Like hunting hounds on the prowl, private equity groups are picking up scents of profits in toxic bank assets. Will this help the Obama administration in its so-far confused search for a way to toxic bad debt off the market? Maybe some, but there are limits to what private equity can do by itself.

A number of private equity groups such as Pine Brook Road Partners, Pacific Investment Management Company and BlackRock are regarded as potential players in the quest for bad debt that can be turned around and made profitable.

The latest twist is that Carlyle Group, the politically-powerful equity group based in Washington, has raised $1 billion and wants $2 billion more to possibly buy distressed assets surfacing in Obama's financial rescue plan. One of Carlyle's targets may be BankUnited Financial Corp., a troubled Florida bank with $14 billion in assets.

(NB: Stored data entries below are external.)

[src/rtl/rxwake_pkg.sv]
package rxwake_pkg;
  typedef enum logic [1:0] {
    ST_SLEEP   = 2'd0,
    ST_LISTEN  = 2'd1,
    ST_RECEIVE = 2'd2
  } wakeState_e;

  typedef struct packed {
    logic clrPeriod;
    logic clrWindow;
  } dpStrobe_t;
endpackage

[src/rtl/rxwake_tickcnt.sv]
module rxwake_tickcnt #(
  parameter int CNT_W = 25
) (
  input  logic             clk,
  input  logic             rstN,
  input  logic             tick,
  input  logic             clr,
  input  logic [CNT_W-1:0] limit,
  output logic             hit
);
  logic [CNT_W-1:0] count;

  // A zero limit never produces a hit. A count past the limit after a
  // config change still ends the interval.
  assign hit = tick && (limit != '0) && (count >= limit - CNT_W'(1));

  always_ff @(posedge clk or negedge rstN) begin
    if (!rstN)       count <= '0;
    else if (clr)    count <= '0;
    else if (tick)   count <= hit ? '0 : count + CNT_W'(1);
  end
endmodule

[src/rtl/rxwake_timer.sv]
module rxwake_timer
  import rxwake_pkg::*;
#(
  parameter int EXP_W  = 3,
  parameter int MANT_W = 16,
  parameter int LDC_W  = 8
) (
  input  logic              clk,
  input  logic              rstN,
  input  logic              tick,
  input  logic [EXP_W-1:0]  rExp,
  input  logic [MANT_W-1:0] mant,
  input  logic [LDC_W-1:0]  ldc,
  input  dpStrobe_t         strobe,
  output logic              periodHit,
  output logic              windowHit,
  output logic              ldcZero
);
  localparam int SHIFT_MAX = (1 << EXP_W) - 1;
  localparam int BASE_W    = (MANT_W > LDC_W) ? MANT_W : LDC_W;
  localparam int CNT_W     = BASE_W + 2 + SHIFT_MAX;

  logic [CNT_W-1:0] lenArr [2];
  logic             clrArr [2];
  logic             hitArr [2];

  assign lenArr[0] = {{(CNT_W-MANT_W-2){1'b0}}, mant, 2'b00} << rExp;
  assign lenArr[1] = {{(CNT_W-LDC_W-2){1'b0}}, ldc, 2'b00} << rExp;
  assign clrArr[0] = strobe.clrPeriod;
  assign clrArr[1] = strobe.clrWindow;

  // Index 0 is the period counter and index 1 is the window counter.
  for (genvar gi = 0; gi < 2; gi++) begin : g_cnt
    rxwake_tickcnt #(.CNT_W(CNT_W)) u_cnt (
      .clk   (clk),
      .rstN  (rstN),
      .tick  (tick),
      .clr   (clrArr[gi]),
      .limit (lenArr[gi]),
      .hit   (hitArr[gi])
    );
  end

  assign periodHit = hitArr[0];
  assign windowHit = hitArr[1];
  assign ldcZero   = (ldc == '0);
endmodule

[src/rtl/rxwake_ctrl.sv]
module rxwake_ctrl
  import rxwake_pkg::*;
(
  input  logic       clk,
  input  logic       rstN,
  input  logic       enable,
  input  logic       ldcZero,
  input  logic       periodHit,
  input  logic       windowHit,
  input  logic       preambleValid,
  input  logic       syncValid,
  output dpStrobe_t  strobe,
  output logic       rxEnable,
  output logic       wakePulse,
  output logic [1:0] stateOut
);
  wakeState_e state, nxtState;
  logic       preSeen;
  logic       syncAccept;

  always_comb begin
    nxtState   = state;
    syncAccept = 1'b0;
    unique case (state)
      ST_SLEEP:   if (periodHit && !ldcZero) nxtState = ST_LISTEN;
      ST_LISTEN: begin
        if (syncValid && (preSeen || preambleValid)) begin
          nxtState   = ST_RECEIVE;
          syncAccept = 1'b1;
        end else if (windowHit) begin
          nxtState = ST_SLEEP;
        end
      end
      ST_RECEIVE: if (windowHit) nxtState = ST_SLEEP;
      default:    nxtState = ST_SLEEP;
    endcase
    if (!enable) nxtState = ST_SLEEP;
  end

  always_comb begin
    strobe.clrPeriod = !enable;
    strobe.clrWindow = !enable || (state == ST_SLEEP) || syncAccept;
  end

  always_ff @(posedge clk or negedge rstN) begin
    if (!rstN) begin
      state     <= ST_SLEEP;
      rxEnable  <= 1'b0;
      wakePulse <= 1'b0;
      preSeen   <= 1'b0;
    end else begin
      state     <= nxtState;
      rxEnable  <= (nxtState != ST_SLEEP);
      wakePulse <= enable && periodHit;
      if (nxtState != ST_LISTEN) preSeen <= 1'b0;
      else if (preambleValid)    preSeen <= 1'b1;
    end
  end

  assign stateOut = state;
endmodule

[src/rtl/rxwake_top.sv]
module rxwake_top
  import rxwake_pkg::*;
#(
  parameter int EXP_W  = 3,
  parameter int MANT_W = 16,
  parameter int LDC_W  = 8
) (
  input  logic              clk,
  input  logic              rstN,
  input  logic              tick,
  input  logic              enable,
  input  logic [EXP_W-1:0]  rExp,
  input  logic [MANT_W-1:0] mant,
  input  logic [LDC_W-1:0]  ldc,
  input  logic              preambleValid,
  input  logic              syncValid,
  output logic              rxEnable,
  output logic              wakePulse,
  output logic [1:0]        state
);
  dpStrobe_t strobe;
  logic      periodHit, windowHit, ldcZero;

  rxwake_timer #(.EXP_W(EXP_W), .MANT_W(MANT_W), .LDC_W(LDC_W)) u_timer (
    .clk       (clk),
    .rstN      (rstN),
    .tick      (tick),
    .rExp      (rExp),
    .mant      (mant),
    .ldc       (ldc),
    .strobe    (strobe),
    .periodHit (periodHit),
    .windowHit (windowHit),
    .ldcZero   (ldcZero)
  );

  rxwake_ctrl u_ctrl (
    .clk           (clk),
    .rstN          (rstN),
    .enable        (enable),
    .ldcZero       (ldcZero),
    .periodHit     (periodHit),
    .windowHit     (windowHit),
    .preambleValid (preambleValid),
    .syncValid     (syncValid),
    .strobe        (strobe),
    .rxEnable      (rxEnable),
    .wakePulse     (wakePulse),
    .stateOut      (state)
  );
endmodule

[config.mk]
export PLATFORM = sky130hd
export DESIGN_NAME = rxwake_top
export DESIGN_NICKNAME = d
export VERILOG_FILES = /design/src/rtl/rxwake_pkg.sv /design/src/rtl/rxwake_tickcnt.sv /design/src/rtl/rxwake_timer.sv /design/src/rtl/rxwake_ctrl.sv /design/src/rtl/rxwake_top.sv
export SDC_FILE = /design/constraint.sdc
export NUM_CORES = 1
export LEC_CHECK = 0
export BUFFER_PORTS_ARGS = -buffer_cell sky130_fd_sc_hd__buf_2
export CAP_MARGIN = 20
export CORE_UTILIZATION = 54
export CTS_CLUSTER_DIAMETER = 100
export CTS_CLUSTER_SIZE = 20
export DETAILED_ROUTE_END_ITERATION = 10
export PLACE_DENSITY = 0.76
export SKIP_CTS_REPAIR_TIMING = 1
export SLEW_MARGIN = 10
export SYNTH_ARGS = -nofsm -noshare
export SYNTH_HDL_FRONTEND = slang
export SYNTH_SLANG_ARGS = --single-unit
[constraint.sdc]
create_clock -name clk -period 2.3 [get_ports clk]
set_input_delay 0.115 -clock clk [delete_from_list [all_inputs] [get_ports clk]]
set_output_delay 0.115 -clock clk [all_outputs]
set_load 0.03 [all_outputs]
# [After elaboration in Yosys (flattened, before gate mapping)]
# Cells that the tools add are included.
[word_totals] regBits=55 inputBits=33 output_inout_bits=4 elab_cells=52
[op_classes] n_addsub=4 n_lt_le_gt_ge=2 eq_ne=4 shifts=2 mux=15 reduce_logical=19
[op_table] cell="two-way mux 25 bit" count=6
[op_table] cell="adder 25 x 1 -> 25 bit, second input constant" count=2
[op_table] cell=">= comparator 25 bit" count=2
[op_table] cell="nonzero test 25 bit" count=2
[op_table] cell="subtractor 25 x 1 -> 25 bit, second input constant" count=2
[op_table] cell="left shift 10 x 3 -> 25 bit" count=1
[op_table] cell="left shift 18 x 3 -> 25 bit" count=1
[op_table] cell="logical NOT 8 bit" count=1
[op_table] cell="two-way mux 2 bit" count=4
[op_table] cell="logical AND 1 bit" count=7
[op_table] cell="case mux 2 bit (3 select lines)" count=1
[op_table] cell="nonzero test 2 bit" count=3
[op_table] cell="two-way mux 1 bit" count=4
[op_table] cell="logical OR 1 bit" count=3
[op_table] cell="== test 2 x 1 -> 1 bit, second input constant" count=1
[op_table] cell="== test 2 bit, second input constant" count=1
[op_table] cell="logical NOT 1 bit" count=2
[op_table] cell="logical NOT 2 bit" count=1
[op_table] cell="inequality test 2 x 1 -> 1 bit, second input constant" count=1
[op_table] cell="inequality test 2 bit, second input constant" count=1

# [Longest topological paths before layout]
# Gate-level depths: netlist of run 1.
[logic_depth] depth_word=10 depth_mapped=25

# [Modules after synthesis]
# Synthesis of run 1 repeated with hierarchy kept, for this count alone.
[hier_totals] cells_unflattened=714 area_unflattened_um2=5963.2
[modules_own_cells] module="rxwake_tickcnt (u_timer.g_cnt[0].u_cnt)" n_inst=1 cells_per_inst=280 area_per_inst_um2=2394.8 seq_area_each_um2=625.6
[modules_own_cells] module="rxwake_tickcnt (u_timer.g_cnt[1].u_cnt)" n_inst=1 cells_per_inst=257 area_per_inst_um2=2192.1 seq_area_each_um2=625.6
[modules_own_cells] module="rxwake_timer" n_inst=1 cells_per_inst=150 area_per_inst_um2=1123.6 seq_area_each_um2=0.0
[modules_own_cells] module="rxwake_ctrl" n_inst=1 cells_per_inst=27 area_per_inst_um2=252.7 seq_area_each_um2=125.1

# [Worst setup path before layout of run 1]
# OpenSTA, ideal clock, no wires.
[synth_path] path_type="input-to-reg" start="in rExp[0]" end="reg u_timer.g_cnt[0].u_cnt.count[13]" setup_ns=0.076 arrival_ns=4.200 t_required_ns=2.224 slack_ns=-1.976 stages=22 path_buffers=3 cell_sequence="buf_6 buf_6 inv_1 clkbuf_1 nor2_1 o21ai_0 ha_1 o21ai_0 or2_0 or3_1 or3_1 nor2_1 o22a_1 ha_1 a21o_1 a21o_1 a21oi_1 o21ai_0 a22o_1 a21o_4 or3_1 o21ai_1"
[synth_between] elab_chain_cells=7
[synth_rtl] item="start, declared" line_no="rxwake_top.sv:12" rtl="input logic [EXP_W-1:0] rExp,"
[synth_rtl] item="left shift 18 x 3 -> 25 bit (*)" line_no="rxwake_timer.sv:27" rtl="assign lenArr[0] = {{(CNT_W-MANT_W-2){1'b0}}, mant, 2'b00} << rExp;"
[synth_rtl] item="subtractor 25 x 1 -> 25 bit / nonzero test 25 bit (equally long branches)" line_no="rxwake_tickcnt.sv:15" rtl="assign hit = tick && (limit != '0) && (count >= limit - CNT_W'(1));"
[synth_rtl] item=">= comparator 25 bit / logical AND 1 bit (equally long branches)" line_no="rxwake_tickcnt.sv:15"
[synth_rtl] item="logical AND 1 bit (*)" line_no="rxwake_tickcnt.sv:15"
[synth_rtl] item="two-way mux 25 bit (*) (2 in a row)" line_no="rxwake_tickcnt.sv:20" rtl="else if (tick) count <= hit ? '0 : count + CNT_W'(1);"
[synth_rtl] item="two-way mux 25 bit (*)" line_no="rxwake_tickcnt.sv:19" rtl="else if (clr) count <= '0;"
[synth_rtl] item="end signal, assigned" line_no="rxwake_tickcnt.sv:20"
[synth_rtl] item="end, declared" line_no="rxwake_tickcnt.sv:11" rtl="logic [CNT_W-1:0] count;"
# Every way passes the cells marked *; elsewhere a longest branch is shown, timed or not. The select of a mux whose other input is x is not followed.
# A chain may end at the register's enable or synchronous reset.

# [Worst setup path in the final report of run 1]
[layout_path] start="in rExp[1]" end="reg u_timer.g_cnt[0].u_cnt.count[6]"
# The elaborated chain is that of the path after synthesis.

==> run_results.csv, run 1 <==
group,metric,value,unit
floorplanning,die_w,110,um
cts,clk_latency,300,ps
synthesis,synth_async_sr_flop_share,100,%
placed_design,placed_cells_incl_taps,1165,
critical_path,path_class,"in -> reg",
final_layout,fillerInstances,663,
timing,skew,8.48,ps
global_routing,grt_pass1_wl,33.3,mm
synthesis,syn_nets,877,
routing,drt_iter0_drc,945,
critical_path,crit_family,"simple AND/OR/NAND/NOR gates",
critical_path,required,2520,ps
routing,drt-total-wl,25.2,mm
synthesis,synthCells,794,
timing,rsz0062_at_grt,"yes",
floorplanning,core_area,11400,sq um
global_routing,grt-ovfl-total,0,
power_and_ir_drop,peakVddDrop,0.458,mV
outcome,violations,"negative setup slack",
flow_run,drv_cap,0,
synthesis,synth_top_area_share,21.7,%
global_routing,grt_max_degree,29,
timing,min_period,4040,ps
routing,drc_errors,0,
critical_path,cp-start-kind,"input pin",
synthesis,synth_area_leaders,"dfrtp_1 (22%), ha_1 (9.9%), nand2_1 (5.2%)",
floorplanning,die_y,110,um
floorplanning,die-area,12200,sq um
synthesis,synth.largest_area_cell,"dfrtp_1",
synthesis,synth_flop_cell,"dfrtp_1",
global_routing,grt.total_usage,34.8,%
critical_path,cp.arrival,4260,ps
global_routing,grt_pass1_vias,7135,
critical_path,crit_top_cell,"buf_4",
power_and_ir_drop,power_density,315,nW/um^2
cts,cts_buffers,5,
placed_design,place_ws,-2080,ps
synthesis,yosys-top-cells-count,"nand2_1 (87), a21oi_1 (62), nor2_1 (57), dfrtp_1 (55), ha_1 (50)",
critical_path,cp_slowest_cell,"nor3_1",
timing,fin_crit_sh,175,%
synthesis,ys_seq_elements,55,
placed_design,gp_congestion,0.963,
floorplanning,initial_utilization,55.5,%
routing,routedWlPerCell,20.8,um
placed_design,portBuffers,36,
cts,cts_sinks,55,
critical_path,cp_cell_sequence,"buf_6 -> buf_4 -> buf_12 -> nand2_1 -> nor3_1 -> a31o_2 -> o211ai_2 -> buf_4 -> or3_4 -> buf_4 -> nor2b_1 -> xnor2_1 -> ha_1 -> and4_1 -> a221oi_1 -> o21ai_1 -> a22o_2 -> buf_6 -> a21oi_4 -> buf_12 -> buf_8 -> nand2_2 -> o21ai_1",
final_layout,drive_above_1_share,42.4,%
critical_path,cp_max_fo,11,
placed_design,dp_hpwl,16.4,mm
final_layout,layout.cells.non_filler,1212,
floorplanning,io_pins,37,
timing,worst_pin_slew,516,ps
timing,worst_slack,-1740,ps
timing,slew_viol_final,0,
critical_path,worstSetupEndpointType,"flip-flop",
cts,cts_tree,"done",
cts,clk_pin_slew_worst_paths,80,ps
final_layout,utilization,84.3,%
outcome,status,"finished, violations left",
floorplanning,row_count,39,
power_and_ir_drop,leakage,4.52,nW
synthesis,synth_edf_count,0,
final_layout,area_growth,51.9,%
cts,cts_htree_levels,2,
placed_design,place_area,8350,sq um
timing,hold_viol_final,0,
timing,max-slew-margin-rel,65.2,%
synthesis,syn_area,6340,sq um
critical_path,path_buf_inv,8,
final_layout,antennaDiodeCount,0,
timing,finalHoldWorstSlack,68.8,ps
synthesis,yosysMostFrequentCell,"nand2_1",
cts,clockRootBuffer,"clkbuf_16",
synthesis,yosysWarnings,0,
timing,finalSetupViolations,55,
critical_path,crit_path_max_incr_delay,370,ps
global_routing,antenna_found_initial,0,
worst_hold_path,min_path_type,"in -> reg",
routing,vias_per_cell,6.63,
routing,ant_nets,0,
routing,dr.pass1.iters,8,
cts,cts.path.max_buffers,2,
synthesis,syn_avg_cell_area,7.98,sq um
timing,max_freq,248,MHz
synthesis,ys_seq_area_share,21.7,%
final_layout,nNetsFinal,1151,
routing,vias,8037,
synthesis,ys_types,74,
final_layout,final_area,9630,sq um
[per-layer routing]
metal,up-vias,global-route usage (%),part of all wire [%]
met2,476,62.0,50
li1,3544,-,-
met5,-,0,0
met1,3892,42.1,38
met3,125,4.17,6.9
met4,0,14.8,4.8
[cells in the final DEF, fill, tap and decap left out, types with 25 or more instances in the layout]
| cell | n |
|---|---|
| buf_4 | 238 |
| nand2_1 | 77 |
| dfrtp_1 | 55 |
| ha_1 | 47 |
| nor2_1 | 46 |
| a21oi_1 | 45 |
| buf_2 | 32 |
| nand3_1 | 31 |
| o21ai_0 | 30 |
| a21o_1 | 25 |
[where the power goes]
group | switching [mW] | internal, mW | leakage [nW]
combinational | 0.656 | 0.608 | 3.68
sequential | 0.00236 | 0.969 | 0.767
clock | 0.384 | 0.411 | 0.0685
total | 1.04 | 1.99 | 4.52
[state kept, by name, summed over array words and instances, names as in the netlist]
name	count
u_ctrl.preSeen	1
u_ctrl.rxEnable	1
u_ctrl.stateOut	2
u_ctrl.wakePulse	1
u_timer.g_cnt.u_cnt.count	50
[metrics by stage]
step	TNS, ps	total power [mW]
3_3_place_gp	-101050	2.00
6_report	-87130	3.03
4_1_cts	-92680	2.80
3_5_place_dp	-108110	2.03
5_1_grt	-94360	3.13
2_1_floorplan	-81790	1.54
[cell families after synthesis]
| kind of cell | count (synthesis) | synth area share, % |
|---|---|---|
| AND/OR/NAND/NOR | 312 | 24.7 |
| flip-flops | 55 | 21.7 |
| adder cells (fa/ha/maj) | 50 | 9.87 |
| AO/OA/AOI/OAI | 237 | 25.4 |
| XOR/XNOR | 29 | 4.01 |
| buffers and inverters | 64 | 4.80 |
| multiplexers | 47 | 9.49 |
[worst register-to-register path, delay by kind of cell, from the launching register on]
kind / cells / cell delay, ps
AO/OA/AOI/OAI: 7 / 1580
buffers and inverters: 3 / 420
flip-flops: 1 / 400
adder cells (fa/ha/maj): 1 / 330
AND/OR/NAND/NOR: 1 / 50
[final timing paths]
path / depth (start not counted) / to / slack, ps / from
min in group asynchronous: 2 / u_ctrl.rxEnable / 260 / rstN
max in group asynchronous: 3 / u_timer.g_cnt[0].u_cnt.count[24] / 1380 / rstN
hold / removal: 3 / u_ctrl.preSeen / 70 / preambleValid
setup / recovery: 23 / u_timer.g_cnt[0].u_cnt.count[6] / -1740 / rExp[1]
hold reg to reg: 2 / u_ctrl.preSeen / 540 / u_ctrl.preSeen
setup reg to reg: 12 / u_timer.g_cnt[0].u_cnt.count[6] / -540 / u_timer.g_cnt[0].u_cnt.count[6]
[area by class of cell]
class	count	area (sq um)	share of cell area, %
Clock buffer	7	133	1.38
Clock inverter	1	8.76	0.0909
Tap cell	143	179	1.86
Multi-Input combinational cell	675	5310	55.1
Timing Repair Buffer	305	2520	26.2
Sequential cell	55	1380	14.3
Inverter	26	109	1.13
No activity file was read; power rests on OpenSTA's default activity.
==> run 2: changes to the inputs <==
--- a/config.mk
+++ b/config.mk
@@ -12,6 +12,7 @@
 export CTS_CLUSTER_SIZE = 20
 export DETAILED_ROUTE_END_ITERATION = 10
 export PLACE_DENSITY = 0.76
+export RECOVER_POWER = 25
 export SKIP_CTS_REPAIR_TIMING = 1
 export SLEW_MARGIN = 10
 export SYNTH_ARGS = -nofsm -noshare
==> run 2 against run 1 <==
Against the previous run: the flow still finishes with violations (negative setup slack); maximum frequency is the same; first-iteration DRC count stayed put; highest routed layer unchanged; count of clock-buffer cells in the layout unchanged; core utilization hardly changed; sequential share of layout area about the same; critical endpoint unchanged.
==> run_results.csv, run 2 (synthesis gave the netlist of run 1 again) <==
group,metric,value,unit
outcome,status,"finished, violations left",
outcome,violations,"negative setup slack",
floorplanning,die_w,110,um
power_and_ir_drop,clockPowerShare,26.2,%
routing,dr.pass1.iters,8,
timing,min_period,4040,ps
cts,clockRootBuffer,"clkbuf_16",
global_routing,antenna_found_initial,0,
global_routing,grt.total_usage,34.8,%
critical_path,crit_path_max_incr_delay,370,ps
final_layout,area_growth,51.9,%
timing,max_freq,248,MHz
timing,worst_slack,-1740,ps
final_layout,final_cell_mix,"buf_4 (238), nand2_1 (77), dfrtp_1 (55)",
timing,skew,8.13,ps
critical_path,path_class,"in -> reg",
critical_path,cp-start-kind,"input pin",
floorplanning,core_area,11400,sq um
timing,max-slew-margin-rel,36.8,%
worst_hold_path,min_path_type,"in -> reg",
placed_design,dp_hpwl,16.4,mm
floorplanning,io_pins,37,
global_routing,grt_pass1_wl,33.3,mm
critical_path,path_buf_inv,8,
timing,rsz0062_at_grt,"yes",
routing,drt_iter0_drc,945,
floorplanning,row_count,39,
power_and_ir_drop,switchingPower,1.04,mW
power_and_ir_drop,leakage,4.51,nW
final_layout,antennaDiodeCount,0,
critical_path,cp_cell_sequence,"buf_6 -> buf_4 -> buf_12 -> nand2_1 -> nor3_1 -> a31o_2 -> o211ai_2 -> buf_4 -> or3_4 -> buf_4 -> nor2b_1 -> xnor2_1 -> ha_1 -> and4_1 -> a221oi_1 -> o21ai_1 -> a22o_2 -> buf_6 -> a21oi_4 -> buf_12 -> buf_8 -> nand2_2 -> o21ai_1",
cts,clk_pin_slew_worst_paths,80,ps
timing,finalSetupViolations,55,
final_layout,final_common_cell,"buf_4",
timing,fin_crit_sh,175,%
critical_path,crit_top_cell,"buf_4",
cts,cts_htree_levels,2,
routing,vias_per_cell,6.63,
timing,slew_viol_final,0,
power_and_ir_drop,finalPower,3.03,mW
critical_path,crit_family,"simple AND/OR/NAND/NOR gates",
cts,cts_sinks,55,
final_layout,largest_register_ff_count,50,
global_routing,grt_max_degree,29,
cts,clk_latency,300,ps
placed_design,place_area,8350,sq um
cts,cts_tree,"done",
final_layout,drive_above_1_share,42.3,%
routing,vias,8034,
flow_run,drv_cap,0,
floorplanning,die-area,12200,sq um
cts,cts.path.max_buffers,2,
final_layout,regMostFlops,"u_timer.g_cnt.u_cnt.count",
power_and_ir_drop,p_int,1.99,mW
critical_path,required,2520,ps
critical_path,cp_slowest_cell,"nor3_1",
power_and_ir_drop,power_density,315,nW/um^2
routing,routedWlPerCell,20.8,um
critical_path,worstSetupEndpointType,"flip-flop",
power_and_ir_drop,pwr-share-comb,41.7,%
timing,hold_viol_final,0,
power_and_ir_drop,peakVddDrop,0.456,mV
floorplanning,initial_utilization,55.5,%
timing,worst_pin_slew,948,ps
cts,cts_buffers,5,
critical_path,cp_max_fo,11,
routing,drc_errors,0,
final_layout,final_area,9630,sq um
power_and_ir_drop,p_sw_share,34.4,%
placed_design,portBuffers,36,
floorplanning,die_y,110,um
routing,drt-total-wl,25.2,mm
placed_design,gp_congestion,0.963,
final_layout,multiInputGateArea,5310,sq um
global_routing,grt-ovfl-total,0,
power_and_ir_drop,seqPwrFrac,32.1,%
final_layout,regArea,1380,sq um
critical_path,cp.arrival,4260,ps
final_layout,fillerInstances,662,
routing,ant_nets,0,
global_routing,grt_pass1_vias,7135,
final_layout,nNetsFinal,1151,
[run 2: per-stage QoR]
step                utilization (%)  hold slack [ps]  TNS [ps]  instances  worst slack, ps
finish                         84.3             69.3    -87140       1212            -1740
global route                   84.3             89.6    -94360       1212            -1900
CTS                            74.3             -266    -92680       1173            -1810
detailed placement             73.1             59.1   -108110       1165            -2080
floorplan                         -             -181    -81790        794            -1630
global placement               73.1             50.7   -101050       1165            -1930
[run 2: final timing paths]
kind	endpoint	slack (ps)	startpoint	depth (start not counted)
max	u_timer.g_cnt[0].u_cnt.count[6]	-1740	rExp[1]	23
min	u_ctrl.preSeen	70	preambleValid	3
max reg2reg	u_timer.g_cnt[0].u_cnt.count[6]	-540	u_timer.g_cnt[0].u_cnt.count[6]	12
min reg2reg	u_ctrl.preSeen	540	u_ctrl.preSeen	2
max in group asynchronous	u_timer.g_cnt[0].u_cnt.count[24]	970	rstN	3
min in group asynchronous	u_ctrl.rxEnable	460	rstN	2
[run 2: power by group through the flow]
stage / sequential [mW] / clock [mW] / combinational, mW
CTS: 0.971 / 0.782 / 1.04
finish: 0.971 / 0.795 / 1.26
global route: 0.972 / 0.822 / 1.34
global placement: 0.990 / 0 / 1.00
floorplan: 0.992 / 0 / 0.551
detailed placement: 0.990 / 0 / 1.04
[run 2: metal layers]
layer	GRT usage, %	wire length [um]	up-vias
met5	0	0	-
met1	42.1	9560	3892
li1	-	-	3543
met2	62.0	12700	476
met4	14.8	1200	0
met3	4.17	1760	123
[run 2: final cells by class]
type | count | share of cell area [%]
multi-input cells | 675 | 55.1
repair buffers | 305 | 26.2
flip-flops and latches | 55 | 14.3
well taps | 143 | 1.86
clock buffers | 7 | 1.38
inverters | 26 | 1.13
clock inverters | 1 | 0.0910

Many are hopeful that private equity can gallop in like the Lone Ranger and buy up so much toxic debt that burden will be removed from the Obama group as it searches for solutions to the financial crisis. But there appear to be big problems with the concept:

  1. The Obama administration had been toying with the idea of a "bad' or "aggregator" bank that would buy up bad debt just as the Resolution Trust Corporation picked up bad assets from the savings and loan debacle some years back. But when Treasury Secretary Timothy Geithner announced his rescue plans on Feb. 10, he was disappointingly vague about a private-public investment fund, not a bad bank, that would handle this. More details are not expected for at least two more weeks.
  2. The idea of such a fund could give big roles to private equity firms. But there are major conflict of interest issues to consider. As Prof. Campbell Harvey at Duke's Fuqua School of Business, says: "The private investors want the maximum return. The government wants to do what is best for the entire financial system. We are short on details but one scenario is that the government lends people money to buy troubled assets. To me, this is exactly the type of action that got us into trouble in the first place."
  3. While stirrings of interest in toxic debt such as that by the Carlyle Group seem promising, without a larger structure to guide the process, not enough can be done by private money firms acting alone. The costs of toxic debt are so huge, "it is naive to think that private equity can make a dent in it," Harvey told me.
So what can be done? Harvey says that one idea would be to separate good banks from bad ones (which is what the Geithner "stress test" is intended to do). The government would then inject capital into such "good" banks. They would also get an extra boost in the form of proprietary information from the FDIC to help them with lending and perhaps acquisitions. "Bad" banks would get help from a new version of the Resolution Trust Corporation.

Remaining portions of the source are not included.